Note, however, that the following similar code sequence works correctly in the presence of backpatching:
pea addSrc ; Push source for add
pea addDst ; Push destination for add
bra @1 ; Branch to _FP68K trap
.
.
.
pea addSrc2 ; Push source for add
pea addDst2 ; Push destination for add
@1 move #$0000,-(sp) ; Push add extended opcode word
_FP68K ; Trap to SANE
|
The type of code sequence that is problematic for backpatching (as above)
cannot be emitted by the current MPW C and Pascal compilers or by current
Think(TM) compilers. It also cannot occur with code generated using the macros
contained in SANEMacs.a.
Note:
Although the current generation of MPW compilers create
[[Omega]]SANE-safe code, the earlier, MPW C 2.0.2 compiler may, under limited
circumstances, generate code that has problems with [[Omega]]SANE. This is
discussed in more detail below.
|
Additionally, if you have hand coded assembly or code which has been otherwise
optimized to use common _FP68K trap instructions you may be at risk from
backpatching. We recommend you adjust your code to conform to the prototypical
sequence above as there is no performance penalty involved.
Another common programming practice is illustrated in the following example:
move.w #$0000,D0 ; Move extended add opcode word to D0
bra @1 ; Branch to shared backend for SANE trap call
.
.
.
move.w #$0002,D0 ; Move extended subtract opcode word to D0
bra @1 ; Branch to shared backend for SANE trap call
.
.
.
@1 move.w D0,-(SP) ; Push SANE opcode word on stack
_FP68K ; Trap to SANE
|
This code operates correctly in the presence of [[Omega]]SANE, but is clearly
not backpatchable. If you have code that does this, you might consider
rewriting it to obtain the performance increase, but the code will work as is.
Back to top MPW C 2.0.2
The MPW C 2.0.2 compiler may, under limited circumstances, generate code that
works incorrectly under [[Omega]]SANE. Apple recommends that all developers use
the latest development tools, but as conversion of source may be difficult and
time consuming in some cases, below is a description and workaround for the
problem. Again, this only affects code compiled without the -mc68881 option.

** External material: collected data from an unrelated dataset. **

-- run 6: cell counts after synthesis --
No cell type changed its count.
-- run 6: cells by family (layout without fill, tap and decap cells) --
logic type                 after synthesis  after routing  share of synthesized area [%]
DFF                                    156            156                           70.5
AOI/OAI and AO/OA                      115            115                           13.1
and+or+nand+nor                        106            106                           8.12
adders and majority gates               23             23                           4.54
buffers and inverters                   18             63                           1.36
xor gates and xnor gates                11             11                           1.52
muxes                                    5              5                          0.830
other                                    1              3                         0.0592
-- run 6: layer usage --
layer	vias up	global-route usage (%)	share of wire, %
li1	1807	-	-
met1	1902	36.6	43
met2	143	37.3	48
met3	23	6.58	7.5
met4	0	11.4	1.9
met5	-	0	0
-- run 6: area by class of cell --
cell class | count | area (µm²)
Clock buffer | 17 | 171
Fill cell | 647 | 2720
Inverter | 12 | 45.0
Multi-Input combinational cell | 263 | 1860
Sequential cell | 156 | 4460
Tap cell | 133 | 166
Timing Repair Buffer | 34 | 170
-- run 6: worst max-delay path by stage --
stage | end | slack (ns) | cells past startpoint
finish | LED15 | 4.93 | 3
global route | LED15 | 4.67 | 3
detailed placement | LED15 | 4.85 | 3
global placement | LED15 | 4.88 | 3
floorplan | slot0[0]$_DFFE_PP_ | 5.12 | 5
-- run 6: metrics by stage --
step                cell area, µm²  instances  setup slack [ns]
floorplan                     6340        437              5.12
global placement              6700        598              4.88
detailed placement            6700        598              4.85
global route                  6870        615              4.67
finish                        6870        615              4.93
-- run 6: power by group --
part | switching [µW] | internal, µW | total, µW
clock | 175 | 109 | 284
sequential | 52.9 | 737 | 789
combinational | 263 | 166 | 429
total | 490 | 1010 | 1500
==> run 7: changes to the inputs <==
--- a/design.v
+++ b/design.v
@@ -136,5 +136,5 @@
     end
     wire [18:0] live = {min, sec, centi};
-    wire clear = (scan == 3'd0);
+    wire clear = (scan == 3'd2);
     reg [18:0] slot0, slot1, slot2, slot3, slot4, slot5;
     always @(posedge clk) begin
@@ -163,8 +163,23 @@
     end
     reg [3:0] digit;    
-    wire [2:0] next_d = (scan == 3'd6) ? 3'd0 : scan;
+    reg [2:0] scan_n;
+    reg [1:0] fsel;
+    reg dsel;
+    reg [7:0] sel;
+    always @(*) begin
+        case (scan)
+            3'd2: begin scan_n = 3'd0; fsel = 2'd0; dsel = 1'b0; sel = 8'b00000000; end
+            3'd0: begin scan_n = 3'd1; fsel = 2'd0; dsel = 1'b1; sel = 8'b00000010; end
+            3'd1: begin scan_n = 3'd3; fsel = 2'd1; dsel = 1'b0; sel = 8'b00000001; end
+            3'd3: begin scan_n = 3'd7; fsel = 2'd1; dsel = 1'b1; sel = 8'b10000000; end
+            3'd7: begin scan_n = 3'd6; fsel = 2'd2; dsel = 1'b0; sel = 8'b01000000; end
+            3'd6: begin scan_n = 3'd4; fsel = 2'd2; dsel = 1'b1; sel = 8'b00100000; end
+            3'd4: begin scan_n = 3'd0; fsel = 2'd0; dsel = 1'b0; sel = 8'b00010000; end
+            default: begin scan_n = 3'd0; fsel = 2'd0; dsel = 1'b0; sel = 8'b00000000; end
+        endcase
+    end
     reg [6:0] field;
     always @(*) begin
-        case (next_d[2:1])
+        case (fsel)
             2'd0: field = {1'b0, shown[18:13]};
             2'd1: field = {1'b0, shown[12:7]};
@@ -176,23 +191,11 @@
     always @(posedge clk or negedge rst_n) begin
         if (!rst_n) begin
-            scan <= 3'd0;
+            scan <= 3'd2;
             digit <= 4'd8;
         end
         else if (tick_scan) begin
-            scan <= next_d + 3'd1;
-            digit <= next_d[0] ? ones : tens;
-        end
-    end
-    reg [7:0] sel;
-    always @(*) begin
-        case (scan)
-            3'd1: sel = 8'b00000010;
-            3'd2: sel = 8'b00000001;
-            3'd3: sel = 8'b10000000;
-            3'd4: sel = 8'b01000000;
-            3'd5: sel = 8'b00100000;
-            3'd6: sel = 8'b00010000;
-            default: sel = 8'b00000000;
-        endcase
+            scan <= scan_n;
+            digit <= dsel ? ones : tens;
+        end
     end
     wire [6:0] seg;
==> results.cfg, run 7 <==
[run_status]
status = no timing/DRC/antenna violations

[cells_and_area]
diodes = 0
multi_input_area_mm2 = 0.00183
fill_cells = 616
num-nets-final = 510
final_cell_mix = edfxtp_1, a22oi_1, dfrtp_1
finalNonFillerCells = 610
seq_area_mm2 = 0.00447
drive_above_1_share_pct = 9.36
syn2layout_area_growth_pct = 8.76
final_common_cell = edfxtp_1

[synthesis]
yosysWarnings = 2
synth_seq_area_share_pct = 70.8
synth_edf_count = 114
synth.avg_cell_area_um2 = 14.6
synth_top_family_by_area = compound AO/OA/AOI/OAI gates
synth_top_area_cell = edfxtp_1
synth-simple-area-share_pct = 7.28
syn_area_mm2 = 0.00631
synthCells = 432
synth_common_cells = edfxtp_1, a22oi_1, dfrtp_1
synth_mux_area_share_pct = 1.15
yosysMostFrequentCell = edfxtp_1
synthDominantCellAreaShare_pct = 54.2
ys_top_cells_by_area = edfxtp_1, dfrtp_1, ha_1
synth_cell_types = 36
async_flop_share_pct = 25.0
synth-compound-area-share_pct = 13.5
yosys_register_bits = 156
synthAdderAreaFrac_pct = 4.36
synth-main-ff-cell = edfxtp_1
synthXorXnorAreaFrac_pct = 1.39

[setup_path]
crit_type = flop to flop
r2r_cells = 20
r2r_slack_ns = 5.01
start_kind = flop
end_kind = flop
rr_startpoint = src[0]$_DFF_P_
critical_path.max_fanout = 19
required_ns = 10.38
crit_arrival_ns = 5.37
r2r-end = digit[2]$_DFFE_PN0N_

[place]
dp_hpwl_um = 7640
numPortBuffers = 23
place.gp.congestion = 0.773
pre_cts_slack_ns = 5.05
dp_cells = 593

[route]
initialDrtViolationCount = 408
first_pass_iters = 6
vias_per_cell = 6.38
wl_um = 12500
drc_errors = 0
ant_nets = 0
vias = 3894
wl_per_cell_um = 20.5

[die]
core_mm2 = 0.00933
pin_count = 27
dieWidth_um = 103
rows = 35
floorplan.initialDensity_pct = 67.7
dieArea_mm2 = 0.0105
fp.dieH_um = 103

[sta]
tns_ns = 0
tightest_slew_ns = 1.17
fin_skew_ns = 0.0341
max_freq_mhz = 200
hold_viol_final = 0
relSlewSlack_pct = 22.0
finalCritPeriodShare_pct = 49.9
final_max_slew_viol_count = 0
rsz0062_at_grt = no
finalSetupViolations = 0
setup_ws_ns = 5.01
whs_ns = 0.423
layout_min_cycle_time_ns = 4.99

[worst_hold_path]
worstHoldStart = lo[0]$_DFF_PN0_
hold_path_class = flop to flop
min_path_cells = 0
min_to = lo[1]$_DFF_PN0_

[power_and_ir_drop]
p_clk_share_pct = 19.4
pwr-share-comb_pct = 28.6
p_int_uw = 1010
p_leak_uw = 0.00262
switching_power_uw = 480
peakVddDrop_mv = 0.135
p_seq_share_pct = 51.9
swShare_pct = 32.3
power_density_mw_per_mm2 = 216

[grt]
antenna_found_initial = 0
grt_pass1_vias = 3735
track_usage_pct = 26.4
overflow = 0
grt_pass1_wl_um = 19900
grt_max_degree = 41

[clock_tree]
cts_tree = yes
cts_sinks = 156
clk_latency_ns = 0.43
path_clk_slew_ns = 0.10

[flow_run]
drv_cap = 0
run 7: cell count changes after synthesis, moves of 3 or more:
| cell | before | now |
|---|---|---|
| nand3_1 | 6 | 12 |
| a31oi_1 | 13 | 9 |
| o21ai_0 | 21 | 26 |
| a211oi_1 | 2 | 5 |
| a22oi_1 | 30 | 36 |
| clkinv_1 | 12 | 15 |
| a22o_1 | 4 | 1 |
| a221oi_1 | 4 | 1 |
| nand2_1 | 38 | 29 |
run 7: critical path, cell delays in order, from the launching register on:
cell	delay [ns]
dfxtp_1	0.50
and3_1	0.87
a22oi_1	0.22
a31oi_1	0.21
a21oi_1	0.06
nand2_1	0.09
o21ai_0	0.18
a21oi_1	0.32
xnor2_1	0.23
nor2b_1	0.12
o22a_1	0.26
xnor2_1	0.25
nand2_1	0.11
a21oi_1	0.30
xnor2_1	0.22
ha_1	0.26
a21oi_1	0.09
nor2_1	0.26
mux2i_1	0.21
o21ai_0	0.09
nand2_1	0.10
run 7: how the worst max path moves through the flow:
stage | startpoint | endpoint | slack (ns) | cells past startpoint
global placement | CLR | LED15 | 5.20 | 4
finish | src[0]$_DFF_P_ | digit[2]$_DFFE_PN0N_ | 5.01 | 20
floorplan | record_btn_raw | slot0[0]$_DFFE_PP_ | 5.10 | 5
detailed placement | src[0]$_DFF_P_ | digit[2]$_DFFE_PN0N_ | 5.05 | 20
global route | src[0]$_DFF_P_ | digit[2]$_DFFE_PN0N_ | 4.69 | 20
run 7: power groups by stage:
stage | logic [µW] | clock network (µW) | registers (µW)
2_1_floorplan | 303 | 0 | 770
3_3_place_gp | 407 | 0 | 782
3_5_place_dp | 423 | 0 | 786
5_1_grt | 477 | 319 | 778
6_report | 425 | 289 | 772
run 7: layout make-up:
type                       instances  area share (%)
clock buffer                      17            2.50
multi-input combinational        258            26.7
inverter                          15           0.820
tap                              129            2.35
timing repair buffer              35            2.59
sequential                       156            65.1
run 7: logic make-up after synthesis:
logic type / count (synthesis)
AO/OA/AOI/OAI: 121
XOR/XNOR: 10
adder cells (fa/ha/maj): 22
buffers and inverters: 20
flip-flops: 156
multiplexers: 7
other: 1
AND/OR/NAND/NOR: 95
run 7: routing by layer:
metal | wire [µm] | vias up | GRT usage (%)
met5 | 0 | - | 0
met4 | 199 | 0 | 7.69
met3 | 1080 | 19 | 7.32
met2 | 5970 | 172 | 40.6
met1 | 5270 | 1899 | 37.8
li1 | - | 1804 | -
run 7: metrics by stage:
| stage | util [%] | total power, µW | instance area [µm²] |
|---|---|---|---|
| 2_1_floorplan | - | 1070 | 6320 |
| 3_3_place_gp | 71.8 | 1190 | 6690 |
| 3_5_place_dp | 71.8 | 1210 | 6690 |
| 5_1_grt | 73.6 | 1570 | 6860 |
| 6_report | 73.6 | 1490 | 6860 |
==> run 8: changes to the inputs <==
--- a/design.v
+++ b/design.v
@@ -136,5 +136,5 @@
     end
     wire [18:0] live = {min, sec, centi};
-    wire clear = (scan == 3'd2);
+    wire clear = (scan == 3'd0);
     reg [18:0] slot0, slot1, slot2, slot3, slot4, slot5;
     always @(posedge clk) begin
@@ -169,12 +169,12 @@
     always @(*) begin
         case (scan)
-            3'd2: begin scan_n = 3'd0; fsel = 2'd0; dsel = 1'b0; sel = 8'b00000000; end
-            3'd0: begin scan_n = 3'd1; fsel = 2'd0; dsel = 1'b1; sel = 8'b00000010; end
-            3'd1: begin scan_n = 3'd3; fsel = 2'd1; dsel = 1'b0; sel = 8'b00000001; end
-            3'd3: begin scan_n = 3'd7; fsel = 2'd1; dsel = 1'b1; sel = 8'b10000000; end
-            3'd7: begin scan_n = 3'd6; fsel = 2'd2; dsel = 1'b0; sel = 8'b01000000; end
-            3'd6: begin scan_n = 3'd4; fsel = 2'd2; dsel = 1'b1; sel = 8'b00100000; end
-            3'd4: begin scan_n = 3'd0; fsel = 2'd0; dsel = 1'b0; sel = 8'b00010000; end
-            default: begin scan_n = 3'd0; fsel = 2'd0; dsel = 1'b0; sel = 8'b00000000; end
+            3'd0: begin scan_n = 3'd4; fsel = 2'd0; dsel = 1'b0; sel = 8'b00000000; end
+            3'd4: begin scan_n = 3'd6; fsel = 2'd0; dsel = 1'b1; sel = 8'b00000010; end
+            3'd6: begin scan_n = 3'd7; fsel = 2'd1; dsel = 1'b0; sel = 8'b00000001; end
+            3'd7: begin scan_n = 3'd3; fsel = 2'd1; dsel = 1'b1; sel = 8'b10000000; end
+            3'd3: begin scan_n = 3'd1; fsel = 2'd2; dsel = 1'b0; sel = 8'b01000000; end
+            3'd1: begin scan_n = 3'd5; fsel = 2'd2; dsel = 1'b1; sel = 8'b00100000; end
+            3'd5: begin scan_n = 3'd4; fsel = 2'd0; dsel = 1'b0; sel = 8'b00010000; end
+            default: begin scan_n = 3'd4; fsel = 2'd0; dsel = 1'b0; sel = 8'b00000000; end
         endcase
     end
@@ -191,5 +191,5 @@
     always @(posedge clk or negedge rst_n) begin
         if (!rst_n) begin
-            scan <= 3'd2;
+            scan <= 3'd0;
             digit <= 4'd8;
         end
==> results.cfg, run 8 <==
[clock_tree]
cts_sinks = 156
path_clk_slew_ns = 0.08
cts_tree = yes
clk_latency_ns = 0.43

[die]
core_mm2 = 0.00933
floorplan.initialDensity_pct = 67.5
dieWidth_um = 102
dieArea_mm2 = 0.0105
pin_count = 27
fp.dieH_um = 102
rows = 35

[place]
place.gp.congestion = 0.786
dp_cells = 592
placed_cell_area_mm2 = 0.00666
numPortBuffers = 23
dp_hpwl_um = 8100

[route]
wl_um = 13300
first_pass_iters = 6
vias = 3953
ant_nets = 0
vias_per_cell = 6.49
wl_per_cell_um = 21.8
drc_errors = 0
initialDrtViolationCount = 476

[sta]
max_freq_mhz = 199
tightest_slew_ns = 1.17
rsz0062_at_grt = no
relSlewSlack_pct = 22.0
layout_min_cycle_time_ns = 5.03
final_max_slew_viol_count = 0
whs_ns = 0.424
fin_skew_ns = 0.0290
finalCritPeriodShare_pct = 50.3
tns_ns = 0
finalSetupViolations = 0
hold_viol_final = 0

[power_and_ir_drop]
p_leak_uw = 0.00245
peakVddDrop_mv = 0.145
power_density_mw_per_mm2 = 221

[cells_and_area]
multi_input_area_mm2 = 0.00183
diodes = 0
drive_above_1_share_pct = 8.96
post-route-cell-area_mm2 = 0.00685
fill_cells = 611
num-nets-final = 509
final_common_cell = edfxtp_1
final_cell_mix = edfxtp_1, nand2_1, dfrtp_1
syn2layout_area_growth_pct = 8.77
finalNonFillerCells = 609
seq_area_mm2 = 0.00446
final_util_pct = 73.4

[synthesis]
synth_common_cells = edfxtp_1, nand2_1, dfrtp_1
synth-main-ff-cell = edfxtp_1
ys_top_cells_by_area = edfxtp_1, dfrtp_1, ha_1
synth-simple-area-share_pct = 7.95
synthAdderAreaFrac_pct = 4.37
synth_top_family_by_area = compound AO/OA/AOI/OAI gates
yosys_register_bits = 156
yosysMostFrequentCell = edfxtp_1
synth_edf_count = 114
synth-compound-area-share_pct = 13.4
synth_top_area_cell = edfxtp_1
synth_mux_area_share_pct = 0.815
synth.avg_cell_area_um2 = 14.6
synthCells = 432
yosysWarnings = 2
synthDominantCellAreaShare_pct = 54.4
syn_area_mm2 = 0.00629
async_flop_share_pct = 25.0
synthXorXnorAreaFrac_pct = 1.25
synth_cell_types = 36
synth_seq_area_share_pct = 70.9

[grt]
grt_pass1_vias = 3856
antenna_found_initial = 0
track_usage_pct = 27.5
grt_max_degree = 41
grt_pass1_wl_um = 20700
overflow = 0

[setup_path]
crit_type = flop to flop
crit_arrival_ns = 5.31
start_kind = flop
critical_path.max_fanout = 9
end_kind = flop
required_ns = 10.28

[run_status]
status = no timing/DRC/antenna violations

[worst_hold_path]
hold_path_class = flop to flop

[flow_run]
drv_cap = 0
From an optimization exercise on the open Yosys and OpenROAD flow, aimed at small area; shortcuts taken in it are not production practice. Function was checked by simulation only, so behaviour that the tests miss may differ from the original.

==> flow/config.mk <==
export PLATFORM = sky130hd
export DESIGN_NAME = fft8_top
export DESIGN_NICKNAME = fft8_top
export VERILOG_FILES = /design/flow/design.v
export SDC_FILE = /design/flow/constraint.sdc
export NUM_CORES = 4
export LEC_CHECK = 0
export ABC_AREA = 0
export CAP_MARGIN = 20
export CORE_MARGIN = 2
export CORE_UTILIZATION = 60
export PLACE_DENSITY = 0.7
export SLEW_MARGIN = 20
export SYNTH_HIERARCHICAL = 1
export SYNTH_MINIMUM_KEEP_SIZE = 0
==> flow/constraint.sdc <==
create_clock -name core_clock -period 10.0 [get_ports {clk}]
set_input_delay 2.0000 -clock core_clock [delete_from_list [all_inputs] [get_ports {clk}]]
set_output_delay 2.0000 -clock core_clock [all_outputs]
set_load 0.01 [all_outputs]
This is an optimization exercise on Yosys and OpenROAD, whose aim is small area, a short achievable clock period and few clock cycles, not a production implementation.
At most, simulation tests tie the RTL to the original design; equivalence was not proved.
No activity file was given, so power comes from the tool's default toggle rates.

==> module cpu_design, before the edit <==
module cpu_design (reset, clock, write_read, M_address, M_data_in, M_data_out, overflow, status);
input reset, clock;
input [7:0] M_data_in;
output write_read, overflow;
output [7:0] M_data_out;
output [11:0] M_address;
output [2:0] status;
reg [11:0] MAR, PC;
reg [7:0] IR;
reg [7:0] R0, R1, R2, R3;
reg ovf;
reg st_e, st_tj, st_tr, st_tw, st_h;
wire [3:0] op = IR[7:4];
wire [1:0] rd_i = IR[3:2];
wire [1:0] rs_i = IR[1:0];
wire op_ld   = op == 4'd1;
wire op_add  = op == 4'd3;
wire op_sub  = op == 4'd4;
wire op_swap = op == 4'd10;
wire op_jmp  = op == 4'd11;
wire op_jz   = op == 4'd12;
wire op_rd   = op == 4'd13;
wire op_wr   = op == 4'd14;
wire op_stop = op == 4'd15;
wire op_two  = op_jmp | op_jz | op_rd | op_wr;
wire op_alu  = (op >= 4'd2) && (op <= 4'd10);
reg [7:0] rd, rs;
always @(*) begin
	case (rd_i)
		2'd0: rd = R0;
		2'd1: rd = R1;
		2'd2: rd = R2;
		default: rd = R3;
	endcase
	case (rs_i)
		2'd0: rs = R0;
		2'd1: rs = R1;
		2'd2: rs = R2;
		default: rs = R3;
	endcase
end
wire [7:0] bb = rs ^ {8{op_sub}};
wire [8:0] lo_c = {1'b0, rd[6:0], 1'b1} + {1'b0, bb[6:0], op_sub};
wire c7 = lo_c[8];
wire [7:0] sum = {rd[7] ^ bb[7] ^ c7, lo_c[7:1]};
wire ovf_f = op_sub ^ (c7 ? ~(rd[7] & bb[7]) : (rd[7] | bb[7]));
reg [3:0] lut;
always @(*) begin
	case (op)
		4'd5: lut = 4'b1000;
		4'd6: lut = 4'b1110;
		4'd7: lut = 4'b0110;
		default: lut = 4'b1010;   
	endcase
end
wire sel_sum = op_add | op_sub;
wire sel_shr = op == 4'd8;
wire sel_shl = op == 4'd9;
reg [7:0] res;
integer bi;
always @(*) begin
	for (bi = 0; bi < 8; bi = bi + 1)
		res[bi] = lut[{rd[bi], rs[bi]}];
	if (sel_shr) res = {1'b0, rd[7:1]};
	if (sel_shl) res = {rd[6:0], 1'b0};
	if (sel_sum) res = sum[7:0];
end
wire r0z = (R0 == 8'd0);
wire st_b = ~(st_e | st_tj | st_tr | st_tw | st_h);
wire e_two = st_e & op_two;
wire go_t = e_two & ~(op_jz & ~r0z);
wire fetch = st_b | (st_e & ~op_two & ~op_stop) | st_tj;
wire wr0 = st_tr | st_e & (op_ld | op_alu & (rd_i == 2'd0) | op_swap & (rs_i == 2'd0));
wire r0_nz_next = ~wr0 & ~r0z
	| st_e & op_ld & (|IR[3:0])
	| st_e & (op == 4'd8) & (rd_i == 2'd0) & (|R0[7:1])
	| st_e & (op == 4'd9) & (rd_i == 2'd0) & (|R0[6:0]);
wire skip = fetch & r0_nz_next & (M_data_in[7:4] == 4'd12);
wire [10:0] mar_hi_inc = MAR[11:1] + 11'd1;
wire [11:0] mar_inc = {MAR[0] ? mar_hi_inc : MAR[11:1], ~MAR[0]};
wire [11:0] mar_next = {(MAR[0] | skip) ? mar_hi_inc : MAR[11:1], MAR[0] ^ ~skip};
assign M_address = MAR;
assign M_data_out = R0;
assign write_read = st_tw;
assign overflow = ovf;
assign status = {1'b0, st_tw, st_tw | st_h};
wire wr_alu = st_e & op_alu;
wire wr_sw  = st_e & op_swap;
wire [7:0] delta = rd ^ res;
wire [3:0] upd = {4{wr_alu}} & (4'b0001 << rd_i) | {4{wr_sw}} & (4'b0001 << rs_i);
always @(posedge clock or negedge reset) begin
	if (!reset) begin
		MAR <= 12'd0;
		st_e <= 1'b0;
		st_tj <= 1'b0;
		st_tr <= 1'b0;
		st_tw <= 1'b0;
		st_h <= 1'b0;
		ovf <= 1'b0;
		R0 <= 8'd0;
		R1 <= 8'd0;
		R2 <= 8'd0;
		R3 <= 8'd0;
	end else begin
		if (go_t)
			MAR <= {IR[3:0], M_data_in};
		else if (st_tr | st_tw)
			MAR <= PC;
		else
			MAR <= mar_next;
		st_e <= fetch & ~skip;
		st_tj <= go_t & (op_jmp | op_jz);
		st_tr <= go_t & op_rd;
		st_tw <= go_t & op_wr;
		if (st_e & op_stop)
			st_h <= 1'b1;
		if (st_e & (op_add | op_sub))
			ovf <= ovf_f;
		if (st_tr) R0 <= M_data_in;
		else if (st_e & op_ld) R0 <= {4'd0, IR[3:0]};
		else R0 <= R0 ^ delta & {8{upd[0]}};
		R1 <= R1 ^ delta & {8{upd[1]}};
		R2 <= R2 ^ delta & {8{upd[2]}};
		R3 <= R3 ^ delta & {8{upd[3]}};
	end
end
always @(posedge clock) begin
	IR <= M_data_in;
	PC <= mar_inc;   
end
endmodule
Settings: LEC_CHECK=0, ABC_AREA=1, CAP_MARGIN=20, CORE_MARGIN=2, CORE_UTILIZATION=65, CTS_BUF_LIST=sky130_fd_sc_hd__clkbuf_8, CTS_CLUSTER_SIZE=30, SETUP_SLACK_MARGIN=5, SLEW_MARGIN=20; clock period 8.0 ns.
standard.sh (not shown) runs the stock make flow with config.mk's settings and CLKGATE_MAP_FILE= SYNTH_SCRIPT=/design/flow/synth_recipe.tcl, a recipe that flattens the netlist after the stock synthesis.
==> flow/flow/run.sh <==
#!/bin/bash
set -euo pipefail
here=$(cd "$(dirname "$0")" && pwd)
source "$here/params.sh"
args=(SETUP_SLACK_MARGIN=$MARGIN "BUFFER_PORTS_ARGS=-buffer_cell $PORT_BUF")
if [[ -n "${CTS_ARGS:-}" ]]; then args+=("CTS_ARGS=$CTS_ARGS"); fi
if [[ -n "${EXTRA:-}" ]]; then args+=($EXTRA); fi
bash standard.sh "${args[@]}" finish > make.log 2>&1
==> flow/flow/params.sh <==
MARGIN=4.8
PORT_BUF=sky130_fd_sc_hd__buf_1
CTS_ARGS="-sink_clustering_enable -repair_clock_nets -sink_clustering_size 30 -buf_list sky130_fd_sc_hd__clkbuf_8 -dont_use_dummy_load"
EXTRA="REMOVE_ABC_BUFFERS=1"
Rerun with:
--- a/flow/design.v
+++ b/flow/design.v
@@ -87,6 +87,4 @@
 wire wr_alu = st_e & op_alu;
 wire wr_sw  = st_e & op_swap;
-wire [7:0] delta = rd ^ res;
-wire [3:0] upd = {4{wr_alu}} & (4'b0001 << rd_i) | {4{wr_sw}} & (4'b0001 << rs_i);
 always @(posedge clock or negedge reset) begin
 	if (!reset) begin
@@ -119,8 +117,12 @@
 		if (st_tr) R0 <= M_data_in;
 		else if (st_e & op_ld) R0 <= {4'd0, IR[3:0]};
-		else R0 <= R0 ^ delta & {8{upd[0]}};
-		R1 <= R1 ^ delta & {8{upd[1]}};
-		R2 <= R2 ^ delta & {8{upd[2]}};
-		R3 <= R3 ^ delta & {8{upd[3]}};
+		else if (wr_alu & (rd_i == 2'd0)) R0 <= res;
+		else if (wr_sw & (rs_i == 2'd0)) R0 <= rd;
+		if (wr_alu & (rd_i == 2'd1)) R1 <= res;
+		else if (wr_sw & (rs_i == 2'd1)) R1 <= rd;
+		if (wr_alu & (rd_i == 2'd2)) R2 <= res;
+		else if (wr_sw & (rs_i == 2'd2)) R2 <= rd;
+		if (wr_alu & (rd_i == 2'd3)) R3 <= res;
+		else if (wr_sw & (rs_i == 2'd3)) R3 <= rd;
 	end
 end
Design area hardly moves.
Via count increases by about 2.2%.
Wire length increases by 0.56%.
Worst hold slack improves by 0.020 ns.
Sequential share of layout area barely changes.
Count of clock-buffer cells in the layout stays the same.
Critical path depth decreases by 3.
Setup slack improves by 0.090 ns.
Power decreases by 4.4%.
First-iteration DRC count increases by about 60%.
Global-route usage increases by 1.2 points.
Flip-flop and latch count is unchanged.
Testbench counts after the change, summed over its fixed seeds: cycles 245,097.
For the first run of this note, only the layout was checked, not whether the RTL still works.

The following code demonstrates the problem
struct foo {
double data;
float num;
};
foobar(f,b)
struct foo *f;
unsigned char b;
{
extended num;
num = 3.14159;
if (b)
f->data = num; /* FP operation ends block */
else
f->num = num; /* Another FP operation ends block */
return;
}
|
The critical combination of events occurs when more than one block in an
if-else or switch statements ends with a floating-point operation or
conversion. The compiler tries to optimize the final floating-point operation
by pushing a selector on the stack then branching to a common _FP68K
trap. This is a classic example of code, like that cited above, that works
incorrectly under [[Omega]]SANE.
The workaround is to eliminate the final floating-point operation. Here is one way to do this:
foobar(f,b)
struct *f;
unsigned char b;
{
extended num;
int idummy;
num = 3.14159;
if (b) {
f->data = num;
idummy = 1; /* End if block with a non-FP operation */
} else {
f->num = num;
idummy = 0; /* End else block with a non-FP operation */
}
return;
}
|
In this case, each floating-point operation gets its own _FP68K trap so there are no problems.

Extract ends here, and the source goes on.